If you have a UAV DevBoard
, and are anxious to do some flying with it, you should skip the GentleNav firmware and wait for MatrixNav, it is almost done, and will perform a couple of orders of magnitude better than GentleNav.
GentleNav was originally developed for my previous board, which used the ET312 GPS, 2 gyros, and 2 accelerometers. The algorithm was rather simple, but worked well enough and I used it for several years.
This season I decided to design a better board to use 3 gyros and 3 accelerometers to improve performance. Recently, I have been working with Paul Bizard on a "direction cosine matrix"
approach to estimating orientation. It shows great promise, and is almost done.

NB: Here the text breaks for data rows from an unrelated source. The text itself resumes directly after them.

From an optimization exercise on the open Yosys and OpenROAD flow, aimed at a short achievable clock period and few clock cycles per item; shortcuts taken in it are not production practice.
The RTL was checked by simulation tests, not by an equivalence proof against the original design.
Power is estimated from default activity; no workload was simulated.

[flow/design.v]
`timescale 1ns / 1ps
package lstg_pkg;
  localparam logic [1:0] CMD_START  = 2'd0;
  localparam logic [1:0] CMD_ISSUE  = 2'd1;
  localparam logic [1:0] CMD_RESP   = 2'd2;
  localparam logic [1:0] CMD_STATUS = 2'd3;
  localparam logic [2:0] REG_BASE     = 3'd0;
  localparam logic [2:0] REG_MODE     = 3'd1;
  localparam logic [2:0] REG_COUNT    = 3'd2;
  localparam logic [2:0] REG_DO_LOADS = 3'd3;
  localparam logic [2:0] REG_LINE     = 3'd4;
  localparam logic [2:0] MODE_FIXED  = 3'd0;
  localparam logic [2:0] MODE_NEXT   = 3'd1;
  localparam logic [2:0] MODE_SEQ    = 3'd2;
  localparam logic [2:0] MODE_RANDOM = 3'd3;
  localparam logic [2:0] MODE_WTR    = 3'd4;
  localparam logic [63:0] BASE_RESET     = 64'h0000_0000_B490_0000;
  localparam logic [2:0]  MODE_RESET     = MODE_SEQ;
  localparam logic [12:0] COUNT_RESET    = 13'd16;
  localparam logic        DO_LOADS_RESET = 1'b1;
  localparam logic [12:0] LINE_RESET     = 13'd64;
  localparam logic [12:0] MAX_ACCESSES = 13'd4096;
  localparam int          RAND_IDX_W   = 13;
  localparam logic [15:0] LFSR_SEED    = 16'hACE1;
  localparam logic [3:0]  STATUS_DONE  = 4'd12;
  localparam logic [3:0]  STATUS_BUSY  = 4'd0;
  typedef enum logic [3:0] {
    KIND_START  = 4'b0001,
    KIND_ISSUE  = 4'b0010,
    KIND_RESP   = 4'b0100,
    KIND_STATUS = 4'b1000
  } kind_t;
  typedef struct packed {
    kind_t kind;
    logic  port_accepts;
    logic  resp_is_write;
  } item_t;
  typedef struct packed {
    logic [63:0] base_address;
    logic [2:0]  access_mode;
    logic [12:0] access_count;
    logic        do_loads;
    logic [12:0] line_bytes;
  } cfg_t;
  typedef struct packed {
    logic        bad_response;
    logic        finished;
    logic [3:0]  status_word;
    logic        req_is_read;
    logic [63:0] req_address;
    logic        req_valid;
  } res_t;
endpackage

In the meantime, I thought that owners of the new board would want something to fly with, so I ported the GentleNav firmware from my previous board to the new one. Today was the first day I actually flew it, up until now I have been doing bench testing.
Well, GentleNav does not work as well on the new board as it did on the old board. I traced the problem to the EM-406. It turns out that the dynamic response of the EM-406 is not nearly as good as that of the ET312. It takes the EM-406 around 15 seconds to respond to a 90 degree turn, while the ET312 responds almost instantly. Because of this large dynamic time lag, the GentleNav firmware is not stable in the return-to-launch mode.
I could probably experiment with the feedback gains and get GentleNav to work with the EM-406, but since MatrixNav is almost done, I have decided to declare GentleNav to be obsolete and to focus my time on finishing MatrixNav, which should be available in a few days, a couple of weeks at the most. MatrixNav will completely resolve the issue with the dynamic delay, since it uses mainly the gyros rather than the GPS for direction information. The direction cosine matrix algorithm has a convenient way to compensate for GPS delay. MatrixNav is almost done, but I want to perform extensive flight testing before releasing it.
So I suggest you wait for MatrixNav before using your UAV DevBoard in flight. Of course, if you do not want to wait, you are welcome to experiment with GentleNav, but I do not recommend it.
In the meantime, you might want to try the roll-pitch-yaw demo
to gauge what the performance of MatrixNav might be.